After evaluating all three models, the MLP was selected as the final model due to its strong accuracy (~81%) and low computational cost. It effectively learned the patterns in the training data and generalized well to the test data. The CNN performed reasonably well but was too resource-intensive, and the LSTM model failed to perform on the dataset.

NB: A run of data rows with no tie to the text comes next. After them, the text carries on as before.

File: src/rtl/proc_pkg.sv
// Shared types and IR field helpers for the parametrised accumulator core.
// Field positions are functions so every width follows DATA_W/RA_W.
package proc_pkg;

   typedef enum logic [3:0] {
      OP_LOAD  = 4'd0,
      OP_MOV   = 4'd1,
      OP_ADD   = 4'd2,
      OP_SUB   = 4'd3,
      OP_AND   = 4'd4,
      OP_OR    = 4'd5,
      OP_XOR   = 4'd6,
      OP_NOT   = 4'd7,
      OP_SHL   = 4'd8,
      OP_SHR   = 4'd9,
      OP_NOP_A = 4'd10,
      OP_NOP_B = 4'd11,
      OP_NOP_C = 4'd12,
      OP_NOP_D = 4'd13,
      OP_NOP_E = 4'd14,
      OP_NOP_F = 4'd15
   } opcode_e;

   typedef enum logic [1:0] {
      S_FETCH = 2'd0,
      S_T1    = 2'd1,
      S_T2    = 2'd2,
      S_T3    = 2'd3
   } state_e;

   function automatic int op_msb(input int data_w);
      return data_w - 1;
   endfunction

   function automatic int rx_lsb(input int ra_w);
      return ra_w;
   endfunction

   function automatic int ry_lsb(input int ra_w);
      return ra_w - ra_w;
   endfunction

endpackage

File: src/rtl/proc_regfile.sv
// General register file: one write port, operand and peek read ports.
// Reads are combinational, so a same-cycle write is seen only next cycle.
module proc_regfile
   import proc_pkg::*;
#(
   parameter  int DATA_W = 10,
   parameter  int NREG   = 4,
   localparam int RA_W   = $clog2(NREG)
) (
   input  logic              clk_i,
   input  logic              rst_ni,
   input  logic              we_i,
   input  logic [RA_W-1:0]   waddr_i,
   input  logic [DATA_W-1:0] wdata_i,
   input  logic [RA_W-1:0]   raddr_i,
   output logic [DATA_W-1:0] rdata_o,
   input  logic [RA_W-1:0]   paddr_i,
   output logic [DATA_W-1:0] pdata_o
);

   logic [DATA_W-1:0] regs_q [NREG];

   always_ff @(posedge clk_i or negedge rst_ni) begin
      if (!rst_ni) begin
         for (int i = 0; i < NREG; i++) begin
            regs_q[i] <= '0;
         end
      end else if (we_i) begin
         regs_q[waddr_i] <= wdata_i;
      end
   end

   assign rdata_o = regs_q[raddr_i];
   assign pdata_o = regs_q[paddr_i];

endmodule

File: src/rtl/proc_core_param.sv
// Multi-cycle accumulator core: FETCH/T1..T3 sequencer, A/G ALU, flags.
// Every update is gated by adv (RUN every cycle, STEP on a step edge).
module proc_core_param
   import proc_pkg::*;
#(
   parameter  int DATA_W = 10,
   parameter  int NREG   = 4,
   localparam int RA_W   = $clog2(NREG)
) (
   input  logic              CLKb,
   input  logic              RSTn,
   input  logic [DATA_W-1:0] D,
   input  logic              d_valid,
   output logic              d_ready,
   input  logic              run_mode,
   input  logic              step,
   input  logic [RA_W-1:0]   peek_addr,
   output logic [DATA_W-1:0] peek_data,
   output logic [DATA_W-1:0] bus,
   output logic [1:0]        tstep,
   output logic              flag_z,
   output logic              flag_c,
   output logic              done
);

   localparam int OP_MSB = op_msb(DATA_W);
   localparam int RX_LSB = rx_lsb(RA_W);
   localparam int RY_LSB = ry_lsb(RA_W);

   state_e            state_q, state_d;
   opcode_e           op_q, op_d;
   logic [RA_W-1:0]   rx_q, rx_d, ry_q, ry_d;
   logic [DATA_W-1:0] a_q, a_d, g_q, g_d;
   logic              z_q, z_d, c_q, c_d;
   logic              step_q;

   logic              adv, xfer, rdy, done_c;
   logic [DATA_W-1:0] bus_c;
   logic              we;
   logic [RA_W-1:0]   wa, ra;
   logic [DATA_W-1:0] wd, rd;
   logic [DATA_W:0]   sum;
   logic [DATA_W-1:0] alu_r;
   logic              alu_c;

   assign adv  = run_mode | (step & ~step_q);
   assign xfer = d_valid & rdy;

   // T1 of an ALU op latches R[Rx] into A; every other read uses Ry
   assign ra = (state_q == S_T1 && op_q != OP_MOV) ? rx_q : ry_q;

   proc_regfile #(
      .DATA_W (DATA_W),
      .NREG   (NREG)
   ) u_rf (
      .clk_i   (CLKb),
      .rst_ni  (RSTn),
      .we_i    (we),
      .waddr_i (wa),
      .wdata_i (wd),
      .raddr_i (ra),
      .rdata_o (rd),
      .paddr_i (peek_addr),
      .pdata_o (peek_data)
   );

   always_comb begin
      sum   = '0;
      alu_r = '0;
      alu_c = 1'b0;
      unique case (op_q)
         OP_ADD: begin
            sum   = {1'b0, a_q} + {1'b0, rd};
            alu_r = sum[DATA_W-1:0];
            alu_c = sum[DATA_W];
         end
         OP_SUB: begin
            sum   = {1'b0, a_q} - {1'b0, rd};
            alu_r = sum[DATA_W-1:0];
            alu_c = sum[DATA_W];
         end
         OP_AND: alu_r = a_q & rd;
         OP_OR:  alu_r = a_q | rd;
         OP_XOR: alu_r = a_q ^ rd;
         OP_NOT: alu_r = ~a_q;
         OP_SHL: begin
            alu_r = {a_q[DATA_W-2:0], 1'b0};
            alu_c = a_q[DATA_W-1];
         end
         OP_SHR: begin
            alu_r = {1'b0, a_q[DATA_W-1:1]};
            alu_c = a_q[0];
         end
         default: ;
      endcase
   end

   always_comb begin
      state_d = state_q;
      op_d    = op_q;
      rx_d    = rx_q;
      ry_d    = ry_q;
      a_d     = a_q;
      g_d     = g_q;
      z_d     = z_q;
      c_d     = c_q;
      rdy     = 1'b0;
      done_c  = 1'b0;
      bus_c   = '0;
      we      = 1'b0;
      wa      = rx_q;
      wd      = g_q;
      if (adv) begin
         unique case (state_q)
            S_FETCH: begin
               rdy = 1'b1;
               if (xfer) begin
                  op_d    = opcode_e'(D[OP_MSB -: 4]);
                  rx_d    = D[RX_LSB +: RA_W];
                  ry_d    = D[RY_LSB +: RA_W];
                  bus_c   = D;
                  state_d = S_T1;
               end
            end
            S_T1: begin
               unique case (op_q)
                  OP_LOAD: begin
                     rdy = 1'b1;
                     if (xfer) begin
                        we      = 1'b1;
                        wd      = D;
                        bus_c   = D;
                        done_c  = 1'b1;
                        state_d = S_FETCH;
                     end
                  end
                  OP_MOV: begin
                     we      = 1'b1;
                     wd      = rd;
                     bus_c   = rd;
                     done_c  = 1'b1;
                     state_d = S_FETCH;
                  end
                  OP_ADD, OP_SUB, OP_AND, OP_OR,
                  OP_XOR, OP_NOT, OP_SHL, OP_SHR: begin
                     a_d     = rd;
                     bus_c   = rd;
                     state_d = S_T2;
                  end
                  default: begin
                     done_c  = 1'b1;
                     state_d = S_FETCH;
                  end
               endcase
            end
            S_T2: begin
               bus_c   = rd;
               g_d     = alu_r;
               z_d     = (alu_r == '0);
               c_d     = alu_c;
               state_d = S_T3;
            end
            S_T3: begin
               we      = 1'b1;
               wd      = g_q;
               bus_c   = g_q;
               done_c  = 1'b1;
               state_d = S_FETCH;
            end
            default: state_d = S_FETCH;
         endcase
      end
   end

   always_ff @(posedge CLKb or negedge RSTn) begin
      if (!RSTn) begin
         state_q <= S_FETCH;
         op_q    <= OP_LOAD;
         rx_q    <= '0;
         ry_q    <= '0;
         a_q     <= '0;
         g_q     <= '0;
         z_q     <= 1'b0;
         c_q     <= 1'b0;
         step_q  <= 1'b0;
      end else begin
         state_q <= state_d;
         op_q    <= op_d;
         rx_q    <= rx_d;
         ry_q    <= ry_d;
         a_q     <= a_d;
         g_q     <= g_d;
         z_q     <= z_d;
         c_q     <= c_d;
         step_q  <= step;
      end
   end

   // Handshake and strobes stay quiet while reset is held
   assign d_ready = RSTn & rdy;
   assign done    = RSTn & done_c;
   assign bus     = RSTn ? bus_c : '0;
   assign tstep   = state_q;
   assign flag_z  = z_q;
   assign flag_c  = c_q;

endmodule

The Disease Prediction Project targets communities with limited healthcare resources, such as rural clinics or developing countries, where access to advanced diagnostic tools is constrained. This app stands out from platforms like WebMD and IBM Watson because it allows users to select multiple, specific symptoms and get a clear prediction based on a lightweight machine learning model. Unlike broader platforms that rely on large-scale computational resources and provide vague symptom matching, this project focuses on efficient and precise predictions, suitable for low-resource environments. The MLP model was chosen for its accuracy, computational efficiency, and ease of deployment, making it ideal for regions with limited healthcare infrastructure.